#### PROBLEM TO SOLVE:
Where the line with "assign unused_rn = ^instr[7:4];" appears below, start writing out lines exactly, and finish with the line with "FETCH: begin", which is included; write out nothing else.

#### DATA FOR THIS EXERCISE:
= = = =

[config.mk]
export PLATFORM = sky130hd
export DESIGN_NAME = multicycle_ctrl
export DESIGN_NICKNAME = d
export VERILOG_FILES = /design/src/rtl/multicycle_ctrl_pkg.sv /design/src/rtl/multicycle_ctrl_cond_check.sv /design/src/rtl/multicycle_ctrl.sv
export SDC_FILE = /design/constraint.sdc
export NUM_CORES = 1
export LEC_CHECK = 0
export CAP_MARGIN = 20
export CORE_ASPECT_RATIO = 1.1
export CORE_MARGIN = 1
export CORE_UTILIZATION = 42
export DETAILED_ROUTE_END_ITERATION = 8
export GPL_TIMING_DRIVEN = 0
export PLACE_DENSITY = 0.81
export RECOVER_POWER = 50
export SLEW_MARGIN = 5
export SYNTH_ARGS = -nofsm -noshare
export SYNTH_HDL_FRONTEND = slang
export SYNTH_SLANG_ARGS = --single-unit
[constraint.sdc]
create_clock -name clk -period 2.35 [get_ports clk]
set_clock_uncertainty 0.1 [all_clocks]
set_input_delay 0.3525 -clock clk [delete_from_list [all_inputs] [get_ports clk]]
set_output_delay 0.3525 -clock clk [all_outputs]
set_load 0.03 [all_outputs]
[src/rtl/multicycle_ctrl_pkg.sv]
// Shared encodings for the multicycle ARM-subset controller: FSM states,
// datapath select codes, data-processing commands and condition codes.
package mc_ctrl_pkg;

  typedef enum logic [3:0] {
    FETCH,
    DECODE,
    MEMADR,
    MEMREAD,
    MEMWB,
    MEMWRITE,
    EXECUTER,
    EXECUTEI,
    ALUWB,
    BRANCH
  } state_t;

  localparam logic [1:0] IMM_DP     = 2'b00;
  localparam logic [1:0] IMM_MEM    = 2'b01;
  localparam logic [1:0] IMM_BR     = 2'b10;

  localparam logic [1:0] SRCB_REG   = 2'b00;
  localparam logic [1:0] SRCB_IMM   = 2'b01;
  localparam logic [1:0] SRCB_FOUR  = 2'b10;

  localparam logic [1:0] RES_ALUOUT = 2'b00;
  localparam logic [1:0] RES_RDATA  = 2'b01;
  localparam logic [1:0] RES_ALU    = 2'b10;

  localparam logic [1:0] ALU_ADD    = 2'b00;
  localparam logic [1:0] ALU_SUB    = 2'b01;
  localparam logic [1:0] ALU_AND    = 2'b10;
  localparam logic [1:0] ALU_ORR    = 2'b11;

  localparam logic [1:0] OP_DP      = 2'b00;
  localparam logic [1:0] OP_MEM     = 2'b01;
  localparam logic [1:0] OP_BR      = 2'b10;

  localparam logic [3:0] CMD_AND    = 4'b0000;
  localparam logic [3:0] CMD_SUB    = 4'b0010;
  localparam logic [3:0] CMD_ADD    = 4'b0100;
  localparam logic [3:0] CMD_CMP    = 4'b1010;
  localparam logic [3:0] CMD_ORR    = 4'b1100;

  localparam logic [3:0] COND_EQ    = 4'b0000;
  localparam logic [3:0] COND_NE    = 4'b0001;
  localparam logic [3:0] COND_CS    = 4'b0010;
  localparam logic [3:0] COND_CC    = 4'b0011;
  localparam logic [3:0] COND_MI    = 4'b0100;
  localparam logic [3:0] COND_PL    = 4'b0101;
  localparam logic [3:0] COND_VS    = 4'b0110;
  localparam logic [3:0] COND_VC    = 4'b0111;
  localparam logic [3:0] COND_HI    = 4'b1000;
  localparam logic [3:0] COND_LS    = 4'b1001;
  localparam logic [3:0] COND_GE    = 4'b1010;
  localparam logic [3:0] COND_LT    = 4'b1011;
  localparam logic [3:0] COND_GT    = 4'b1100;
  localparam logic [3:0] COND_LE    = 4'b1101;
  localparam logic [3:0] COND_AL    = 4'b1110;
  localparam logic [3:0] COND_NV    = 4'b1111;

  function automatic logic cmd_supported(input logic [3:0] cmd);
    return (cmd == CMD_ADD) || (cmd == CMD_SUB) || (cmd == CMD_AND) ||
           (cmd == CMD_ORR) || (cmd == CMD_CMP);
  endfunction

  function automatic logic [1:0] dp_alu_control(input logic [3:0] cmd);
    logic [1:0] ctl;
    ctl = ALU_ADD;
    unique case (cmd)
      CMD_SUB, CMD_CMP: ctl = ALU_SUB;
      CMD_AND:          ctl = ALU_AND;
      CMD_ORR:          ctl = ALU_ORR;
      default:          ctl = ALU_ADD;
    endcase
    return ctl;
  endfunction

endpackage

[src/rtl/multicycle_ctrl_cond_check.sv]
// Condition-code evaluator: ARM cond field against NZCV. Pure combinational,
// shared with the pipelined core.
module cond_check (
  input  logic [3:0] cond,
  input  logic [3:0] nzcv,
  output logic       cond_ex
);
  import mc_ctrl_pkg::*;

  logic n, z, c, v;

  assign n = nzcv[3];
  assign z = nzcv[2];
  assign c = nzcv[1];
  assign v = nzcv[0];

  always_comb begin
    cond_ex = 1'b0;
    unique case (cond)
      COND_EQ: cond_ex = z;
      COND_NE: cond_ex = !z;
      COND_CS: cond_ex = c;
      COND_CC: cond_ex = !c;
      COND_MI: cond_ex = n;
      COND_PL: cond_ex = !n;
      COND_VS: cond_ex = v;
      COND_VC: cond_ex = !v;
      COND_HI: cond_ex = c && !z;
      COND_LS: cond_ex = !c || z;
      COND_GE: cond_ex = (n == v);
      COND_LT: cond_ex = (n != v);
      COND_GT: cond_ex = !z && (n == v);
      COND_LE: cond_ex = z || (n != v);
      COND_AL: cond_ex = 1'b1;
      COND_NV: cond_ex = 1'b0;
      default: cond_ex = 1'b0;
    endcase
  end

endmodule

[src/rtl/multicycle_ctrl.sv]
// Main control FSM of the multicycle ARM-subset core: sequences fetch, decode,
// execute, memory and writeback, and owns the NZCV flag register.
module multicycle_ctrl #(
  parameter logic [3:0] FLAG_RST = 4'b0000
) (
  input  logic        clk,
  input  logic        rst_n,
  input  logic [19:0] instr,
  input  logic [3:0]  alu_flags,
  input  logic        mem_ready,
  output logic        pc_write,
  output logic        ir_write,
  output logic        adr_src,
  output logic        mem_write,
  output logic        reg_write,
  output logic [1:0]  imm_src,
  output logic        alu_src_a,
  output logic [1:0]  alu_src_b,
  output logic [1:0]  alu_control,
  output logic [1:0]  result_src,
  output logic [3:0]  flags,
  output logic        illegal
);
  import mc_ctrl_pkg::*;

  state_t      state, state_next;
  logic [3:0]  cond, rd, cmd;
  logic [1:0]  op;
  logic [5:0]  funct;
  logic [3:0]  flags_q;
  logic        cond_ex, cond_ex_q;
  logic        is_cmp, is_arith, rd_pc, dec_illegal, in_exec, flag_load;
  logic        unused_rn;

  logic        pc_write_d, ir_write_d, adr_src_d, mem_write_d, reg_write_d;
  logic        alu_src_a_d, illegal_d;
  logic [1:0]  imm_src_d, alu_src_b_d, alu_control_d, result_src_d;

  assign cond      = instr[19:16];
  assign op        = instr[15:14];
  assign funct     = instr[13:8];
  assign rd        = instr[3:0];
  assign cmd       = funct[4:1];
  assign unused_rn = ^instr[7:4];

  assign is_cmp      = (cmd == CMD_CMP);
  assign is_arith    = (cmd == CMD_ADD) || (cmd == CMD_SUB) || (cmd == CMD_CMP);
  assign rd_pc       = (rd == 4'd15);
  assign dec_illegal = (cond == COND_NV) || (op == 2'b11) ||
                       ((op == OP_DP) && !cmd_supported(cmd));
  assign in_exec     = (state == EXECUTER) || (state == EXECUTEI);
  assign flag_load   = in_exec && cond_ex && (funct[0] || is_cmp);

  cond_check u_cond_check (
    .cond    (cond),
    .nzcv    (flags_q),
    .cond_ex (cond_ex)
  );

  always_ff @(posedge clk or negedge rst_n) begin
    if (!rst_n) state <= FETCH;
    else        state <= state_next;
  end

  // cond_ex is captured in EXECUTE so ALUWB sees the pre-update flags.
  always_ff @(posedge clk or negedge rst_n) begin
    if (!rst_n) begin
      flags_q   <= FLAG_RST;
      cond_ex_q <= 1'b0;
    end else if (in_exec) begin
      cond_ex_q <= cond_ex;
      if (flag_load) begin
        flags_q[3:2] <= alu_flags[3:2];
        if (is_arith) flags_q[1:0] <= alu_flags[1:0];
      end
    end
  end

  always_comb begin
    state_next = state;
    unique case (state)
      FETCH:    state_next = mem_ready ? DECODE : FETCH;
      DECODE: begin
        if (dec_illegal) state_next = FETCH;
        else begin
          unique case (op)
            OP_MEM:  state_next = MEMADR;
            OP_DP:   state_next = funct[5] ? EXECUTEI : EXECUTER;
            OP_BR:   state_next = BRANCH;
            default: state_next = FETCH;
          endcase
        end
      end
      MEMADR:   state_next = funct[0] ? MEMREAD : MEMWRITE;
      MEMREAD:  state_next = mem_ready ? MEMWB : MEMREAD;
      MEMWB:    state_next = FETCH;
      MEMWRITE: state_next = (mem_ready || !cond_ex) ? FETCH : MEMWRITE;
      EXECUTER: state_next = ALUWB;
      EXECUTEI: state_next = ALUWB;
      ALUWB:    state_next = FETCH;
      BRANCH:   state_next = FETCH;
      default:  state_next = FETCH;
    endcase
  end

  always_comb begin
    pc_write_d    = 1'b0;
    ir_write_d    = 1'b0;
    adr_src_d     = 1'b0;
    mem_write_d   = 1'b0;
    reg_write_d   = 1'b0;
    imm_src_d     = IMM_DP;
    alu_src_a_d   = 1'b0;
    alu_src_b_d   = SRCB_REG;
    alu_control_d = ALU_ADD;
    result_src_d  = RES_ALUOUT;
    illegal_d     = 1'b0;
    unique case (state)
      FETCH: begin
        ir_write_d   = mem_ready;
        pc_write_d   = mem_ready;
        alu_src_a_d  = 1'b1;
        alu_src_b_d  = SRCB_FOUR;
        result_src_d = RES_ALU;
      end
      DECODE: begin
        alu_src_a_d = 1'b1;
        alu_src_b_d = SRCB_FOUR;
        illegal_d   = dec_illegal;
      end
      MEMADR: begin
        alu_src_b_d   = SRCB_IMM;
        imm_src_d     = IMM_MEM;
        alu_control_d = funct[3] ? ALU_ADD : ALU_SUB;
      end
      MEMREAD: adr_src_d = 1'b1;
      MEMWB: begin
        result_src_d = RES_RDATA;
        reg_write_d  = cond_ex;
        pc_write_d   = cond_ex && rd_pc;
      end
      MEMWRITE: begin
        adr_src_d   = 1'b1;
        mem_write_d = cond_ex;
      end
      EXECUTER: alu_control_d = dp_alu_control(cmd);
      EXECUTEI: begin
        alu_src_b_d   = SRCB_IMM;
        imm_src_d     = IMM_DP;
        alu_control_d = dp_alu_control(cmd);
      end
      ALUWB: begin
        reg_write_d = cond_ex_q && !is_cmp;
        pc_write_d  = cond_ex_q && !is_cmp && rd_pc;
      end
      BRANCH: begin
        alu_src_b_d  = SRCB_IMM;
        imm_src_d    = IMM_BR;
        result_src_d = RES_ALU;
        pc_write_d   = cond_ex;
      end
      default: ;
    endcase
  end

  // Reset forces every control output low, including mem_ready-gated strobes.
  assign pc_write    = rst_n && pc_write_d;
  assign ir_write    = rst_n && ir_write_d;
  assign adr_src     = rst_n && adr_src_d;
  assign mem_write   = rst_n && mem_write_d;
  assign reg_write   = rst_n && reg_write_d;
  assign alu_src_a   = rst_n && alu_src_a_d;
  assign illegal     = rst_n && illegal_d;
  assign imm_src     = rst_n ? imm_src_d     : '0;
  assign alu_src_b   = rst_n ? alu_src_b_d   : '0;
  assign alu_control = rst_n ? alu_control_d : '0;
  assign result_src  = rst_n ? result_src_d  : '0;
  assign flags       = flags_q;

endmodule

After elaboration in Yosys (flattened, before gate mapping)
Cells that the tools add are included.
{ "word_totals": {"ff_bits": 9, "in_bits": 27, "output_inout_bits": 19, "word_cells": 110} }
{ "classes": {"n_eq_ne": 34, "mux": 26, "n_reduce_logical": 46} }
{ "ops": {"columns": ["op", "count"], "rows": [
  ["$eq A4 B4 Y1 const B", 13],
  ["$eq A4 B3 Y1 const B", 9],
  ["$pmux W4 S6", 1],
  ["$eq A4 B2 Y1 const B", 5],
  ["$pmux W1 S16", 1],
  ["$pmux W2 S2", 4],
  ["$logic_and A1 B1 Y1", 15],
  ["$logic_not A4 Y1", 3],
  ["$logic_or A1 B1 Y1", 12],
  ["$pmux W4 S3", 1],
  ["$reduce_or A2 Y1", 5],
  ["$mux W3", 3],
  ["$eq A4 B1 Y1 const B", 2],
  ["$mux W1", 8],
  ["$mux W2", 4],
  ["$logic_not A1 Y1", 7],
  ["$pmux W2 S3", 1],
  ["$eq A2 B2 Y1 const B", 2],
  ["$mux W4", 1],
  ["$pmux W1 S4", 1],
  ["$reduce_and A3 Y1", 1],
  ["$reduce_or A3 Y1", 1],
  ["$eq A2 B1 Y1 const B", 1],
  ["$logic_not A2 Y1", 1],
  ["4 further kinds", 4]
]} }

Longest topological paths before layout
Gate-level depths: netlist of the first run.
{ "depth": {"ltp_word": 10, "depth_mapped": 7, "mapped_depth_nobuf": 5} }

Hierarchy
Synthesis of the first run repeated with hierarchy kept, for this count alone.
{ "hier_totals": {"hier_cells": 121, "area_unflattened_um2": 999.7} }
{ "by_module_without_submodules": {"columns": ["module", "n_inst", "cells_each", "area_per_inst_um2", "seq_area_each_um2"], "rows": [
  ["multicycle_ctrl", 1, 98, 844.6, 225.2],
  ["cond_check", 1, 23, 155.1, 0.0]
]} }

Worst setup path before layout of the first run
Ideal clock, no wire load.
{ "synth_path": {"path_kind": "register to output", "start": "register flags_q[3], in the netlist flags[3]", "end": "output port mem_write", "arrival_time_ps": 2518, "required_ps": 1898, "setup_slack_ps": -620, "stages_incl_launch_ff": 7, "n_path_buf": 1, "cell_sequence": "dfrtp_1 -> xor2_1 -> nor4b_1 -> o311ai_2 -> and3_1 -> buf_6 -> nor4_1"} }
{ "synth_between": {"elab_chain_len": 5, "word_cells_on_any_way": 8, "cone_classes": "eq/ne (2); mux (2); reduce/logical (4)"} }
{ "synth_rtl": {"columns": ["element", "line", "rtl"], "rows": [
  ["start, declared", "multicycle_ctrl.sv:30", "logic [3:0] flags_q;"],
  ["start signal, assigned", "multicycle_ctrl.sv:73", "flags_q[3:2] <= alu_flags[3:2];"],
  ["$ne A1 B1 Y1 / $eq A1 B1 Y1 (equally long branches)", null, null],
  ["$logic_or A1 B1 Y1 / $logic_and A1 B1 Y1 (equally long branches)", "multicycle_ctrl_cond_check.sv:33, multicycle_ctrl_cond_check.sv:32", null],
  ["$pmux W1 S16 *", "multicycle_ctrl_cond_check.sv:19", "unique case (cond)"],
  ["$mux W1 *", "multicycle_ctrl.sv:118", "unique case (state)"],
  ["$logic_and A1 B1 Y1 *", "multicycle_ctrl.sv:170", "assign mem_write = rst_n && mem_write_d;"],
  ["end, declared", "multicycle_ctrl.sv:14", "output logic mem_write,"]
]} }
Every way passes the cells marked *; elsewhere a longest branch is shown, timed or not.

Worst setup path after layout of the first run
{ "layout_path": {"start": "register flags_q[0], in the netlist flags[0]", "end": "output port pc_write"} }
{ "layout_between": {"elab_chain_len": 6, "word_cells_on_any_way": 9, "cone_classes": "eq/ne (2); mux (2); reduce/logical (5)"} }
{ "layout_rtl": {"columns": ["element", "line", "rtl"], "rows": [
  ["start signal, assigned", "multicycle_ctrl.sv:74", "if (is_arith) flags_q[1:0] <= alu_flags[1:0];"],
  ["$ne A1 B1 Y1 / $eq A1 B1 Y1 (equally long branches)", null, null],
  ["$logic_or A1 B1 Y1 / $logic_and A1 B1 Y1 (equally long branches)", "multicycle_ctrl_cond_check.sv:33, multicycle_ctrl_cond_check.sv:32", null],
  ["$pmux W1 S16 *", "multicycle_ctrl_cond_check.sv:19", null],
  ["$logic_and A1 B1 Y1", "multicycle_ctrl.sv:140", "pc_write_d = cond_ex && rd_pc;"],
  ["$pmux W1 S4 *", "multicycle_ctrl.sv:118", null],
  ["$logic_and A1 B1 Y1 *", "multicycle_ctrl.sv:167", "assign pc_write = rst_n && pc_write_d;"],
  ["end, declared", "multicycle_ctrl.sv:11", "output logic pc_write,"]
]} }
Marked as above.

==> metrics.md, run 1 <==
| Metric | Value |
|---|---|
| H-Tree Level Count | `1` |
| Initial core utilization | `0.458` |
| Clock Path Buffers | `2` |
| Post-synthesis mux area share | `0.0518` |
| Leakage | `0.000783 uW` |
| Final period utilization | `1.05` |
| # rows | `18` |
| Synthesized Nets | `157` |
| Total CTS buffers | `3` |
| Largest family of logic cells by synthesized area | `simple AND/OR/NAND/NOR gates` |
| Post-synth EDFFs | `0` |
| # diodes | `0` |
| Avg Inst Size Synth | `8.17 um^2` |
| Most frequent cells in the layout | `clkdlybuf4s50_1 (15), buf_4 (14), nand2_1 (12)` |
| RSZ-0062 raised after global routing | `yes` |
| Clock Tree Root | `clkbuf_4` |
| Total gr overflow | `0` |
| Nets@finish | `217` |
| Post-synthesis compound-gate area fraction | `0.254` |
| Synth top area share | `0.212` |
| Post-Place Cells | `200` |
| Detail Route Antenna Nets | `0` |
| Seq/Total Area, Yosys | `0.212` |
| Die Y | `54.7 um` |
| Die area | `2730 um^2` |
| Synth-to-Final Area Change | `68.7%` |
| Drt first pass iters | `4` |
| Failing checks | `negative setup slack` |
| Initial drt markers | `41` |
| Switching pwr | `693 uW` |
| Final setup violation count | `3` |
| Reg2reg setup slack | `0.20 ns` |
| Design area | `1790 um^2` |
| CP Data Required Time | `1.90 ns` |
| Final Wtd Congestion | `0.882` |
| Top FF cell, synth | `dfrtp_1` |
| First-pass GRT wire length | `5660 um` |
| Slew Limit Fails | `0` |
| Power Internal | `735 uW` |
| Worst hold path type | `register to register` |
| Port bufs | `40` |
| Core footprint | `2320 um^2` |
| Initial antenna violation count | `0` |
| Share of cells above drive strength 1 | `0.376` |
| Clock Power Share | `0.084` |
| GR Util met2 | `0.498` |
| Worst-path clk slew | `0.06 ns` |
| Overall routed net length | `3770 um` |
| Placed inst area | `1540 um^2` |
| Final Hold Viols | `0` |
| XOR/XNOR share of the synthesized area | `0.0495` |
| PwrDens | `797 nW/um^2` |
| Adder-Cell Fraction of Synth Area | `0` |
| Peak supply drop | `0.000703 V` |
| Kind of critical path | `register to output pin` |
| Vias per cell | `6.02` |
| Largest cells by area after synthesis | `dfrtp_1 (21%), mux2_2 (4.2%), nand2_1 (4.2%), xor2_1 (4.1%), nand3b_1 (3.5%)` |
| Highest clock rate | `0.403 GHz` |
| Commonest non-fill, non-tap cell in the layout | `clkdlybuf4s50_1` |
| Netlist cell types | `55` |
| Critical path data arrival time | `2.03 ns` |
| # Max-Cap Violations | `0` |
| IO Pins | `46` |
| Post-synthesis async set-or-reset flop share | `1.00` |
| Mapped Cells | `130` |
| CP startpoint kind | `register` |
| Yosys top cell by area | `dfrtp_1` |
| Post-Synth Simple-Gate Area | `0.363` |
| Final Non-Filler Cells | `219` |
| Slew HR | `0.648` |
| Final setup margin | `-0.129 ns` |
| Gr usage total | `0.281` |
| Via count | `1319` |
| Wire length per cell | `17.2 um` |
| Met3 Resource Use GR | `0.0333` |
| Post-Syn Area | `1060 um^2` |
| Met1 GRT Util | `0.346` |
| Status | `finished, violations left` |
| Vias in the first global route | `1204` |
| Worst skew pair latency | `0.26 ns` |
| Synth Register Bits | `9` |
| Die extent in x | `50.0 um` |
| Final HPWL DP | `2310 um` |
| Setup crit end kind | `output pin` |
| Clock Sinks | `9` |
| Worst-margin pin slew | `0.528 ns` |
| # DRC | `0` |
| Hold_ws | `0.429 ns` |
| Logic pwr share | `0.712` |
| CTS tree | `built` |
| Sequential Power Share | `0.203` |
| Synth warn | `0` |
| Worst Path Max Fanout | `5` |
| Largest net degree at the start of global routing | `11` |
| Grt peak-use layer | `met2` |
| Sw frac | `0.485` |
| Min cycle time layout | `2.48 ns` |
-- cell type report --
type                            count  area (um^2)
Sequential cell                     9          230
Tap cell                           30         37.5
Buffer                              8         63.8
Fill cell                         154          528
Multi-Input combinational cell    109          913
Inverter                            3         11.3
Clock buffer                        4         26.3
Timing Repair Buffer               56          509
-- state kept, by name, indices dropped and copies added, names as in the netlist --
| signal | count |
|---|---|
| cond_ex_q | 1 |
| flags | 4 |
| state | 4 |
-- cell usage after synthesis (2+ instances only) --
cell type / instances
a211oi_1: 2
a21oi_1: 3
a31oi_1: 3
and3_1: 2
buf_1: 2
buf_2: 2
buf_6: 3
dfrtp_1: 9
inv_1: 3
mux2_2: 4
nand2_1: 12
nand2b_1: 4
nand3_1: 2
nand3b_1: 5
nor2_1: 10
nor2b_1: 2
nor3_1: 7
nor3b_1: 3
nor4b_1: 4
o21ai_0: 5
o31ai_1: 3
or2_2: 2
or2b_1: 2
xor2_1: 5
-- metal layers --
metal,part of all wire,vias to the layer above
met2,0.49,71
li1,-,614
met5,0,-
met3,0.066,14
met4,0.024,0
met1,0.42,620
-- metrics by stage --
| stage | TNS (ns) | worst slack (ns) | util | power [uW] |
|---|---|---|---|---|
| floorplan | -0.00696 | -0.00353 | - | 851 |
| global placement | -9.65 | -0.949 | 0.662 | 1120 |
| detailed placement | -10.42 | -0.991 | 0.662 | 1140 |
| CTS | -0.270 | -0.123 | 0.754 | 1370 |
| global route | -0.485 | -0.172 | 0.772 | 1510 |
| finish | -0.330 | -0.129 | 0.772 | 1430 |
-- power by group through the flow --
stage | logic (uW) | registers [uW] | clock network [uW]
3_5_place_dp | 856 | 284 | 0
3_3_place_gp | 838 | 280 | 0
4_1_cts | 971 | 276 | 123
6_report | 1020 | 291 | 120
5_1_grt | 1080 | 298 | 128
2_1_floorplan | 550 | 301 | 0
-- cell families (layout without fill, tap and decap cells) --
| group | after synthesis | after routing |
|---|---|---|
| flops | 9 | 9 |
| mux | 5 | 5 |
| buf+inv | 12 | 71 |
| compound gates | 33 | 33 |
| xor+xnor | 6 | 6 |
| simple gates | 65 | 65 |
-- worst paths after layout --
path	start	end	cells past startpoint
worst max register to register	flags[0]	flags[3]	6
min in group asynchronous	rst_n	state[0]	2
worst max-delay path	flags[0]	pc_write	6
worst min-delay path	cond_ex_q	cond_ex_q	2
worst min register to register	cond_ex_q	cond_ex_q	2
max in group asynchronous	rst_n	flags[2]	2
-- critical path, stage by stage, from the launching register on --
cell and delay (ns):
dfrtp_2 0.47, xor2_4 0.21, a32o_2 0.31, o311ai_4 0.24, and3_4 0.30, o41ai_4 0.08
buf_6 0.16
-- timing repair --
| action | 4_1_cts | 5_1_grt |
|---|---|---|
| pin swaps | 8 | 4 |
| hold buffers | 1 | 0 |
| gates cloned | 1 | 0 |
| buffers inserted | 11 | 3 |
| setup endpoints to repair | 17 | 7 |
| resized for setup | 76 | 17 |
| endpoints found under the hold margin | 9 | 0 |
Power figures use the tool's default switching activity.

= = = =

#### RESULT:
  assign unused_rn = ^instr[7:4];

  assign is_cmp      = (cmd == CMD_CMP);
  assign is_arith    = (cmd == CMD_ADD) || (cmd == CMD_SUB) || (cmd == CMD_CMP);
  assign rd_pc       = (rd == 4'd15);
  assign dec_illegal = (cond == COND_NV) || (op == 2'b11) ||
                       ((op == OP_DP) && !cmd_supported(cmd));
  assign in_exec     = (state == EXECUTER) || (state == EXECUTEI);
  assign flag_load   = in_exec && cond_ex && (funct[0] || is_cmp);

  cond_check u_cond_check (
    .cond    (cond),
    .nzcv    (flags_q),
    .cond_ex (cond_ex)
  );

  always_ff @(posedge clk or negedge rst_n) begin
    if (!rst_n) state <= FETCH;
    else        state <= state_next;
  end

  // cond_ex is captured in EXECUTE so ALUWB sees the pre-update flags.
  always_ff @(posedge clk or negedge rst_n) begin
    if (!rst_n) begin
      flags_q   <= FLAG_RST;
      cond_ex_q <= 1'b0;
    end else if (in_exec) begin
      cond_ex_q <= cond_ex;
      if (flag_load) begin
        flags_q[3:2] <= alu_flags[3:2];
        if (is_arith) flags_q[1:0] <= alu_flags[1:0];
      end
    end
  end

  always_comb begin
    state_next = state;
    unique case (state)
      FETCH:    state_next = mem_ready ? DECODE : FETCH;
      DECODE: begin
        if (dec_illegal) state_next = FETCH;
        else begin
          unique case (op)
            OP_MEM:  state_next = MEMADR;
            OP_DP:   state_next = funct[5] ? EXECUTEI : EXECUTER;
            OP_BR:   state_next = BRANCH;
            default: state_next = FETCH;
          endcase
        end
      end
      MEMADR:   state_next = funct[0] ? MEMREAD : MEMWRITE;
      MEMREAD:  state_next = mem_ready ? MEMWB : MEMREAD;
      MEMWB:    state_next = FETCH;
      MEMWRITE: state_next = (mem_ready || !cond_ex) ? FETCH : MEMWRITE;
      EXECUTER: state_next = ALUWB;
      EXECUTEI: state_next = ALUWB;
      ALUWB:    state_next = FETCH;
      BRANCH:   state_next = FETCH;
      default:  state_next = FETCH;
    endcase
  end

  always_comb begin
    pc_write_d    = 1'b0;
    ir_write_d    = 1'b0;
    adr_src_d     = 1'b0;
    mem_write_d   = 1'b0;
    reg_write_d   = 1'b0;
    imm_src_d     = IMM_DP;
    alu_src_a_d   = 1'b0;
    alu_src_b_d   = SRCB_REG;
    alu_control_d = ALU_ADD;
    result_src_d  = RES_ALUOUT;
    illegal_d     = 1'b0;
    unique case (state)
      FETCH: begin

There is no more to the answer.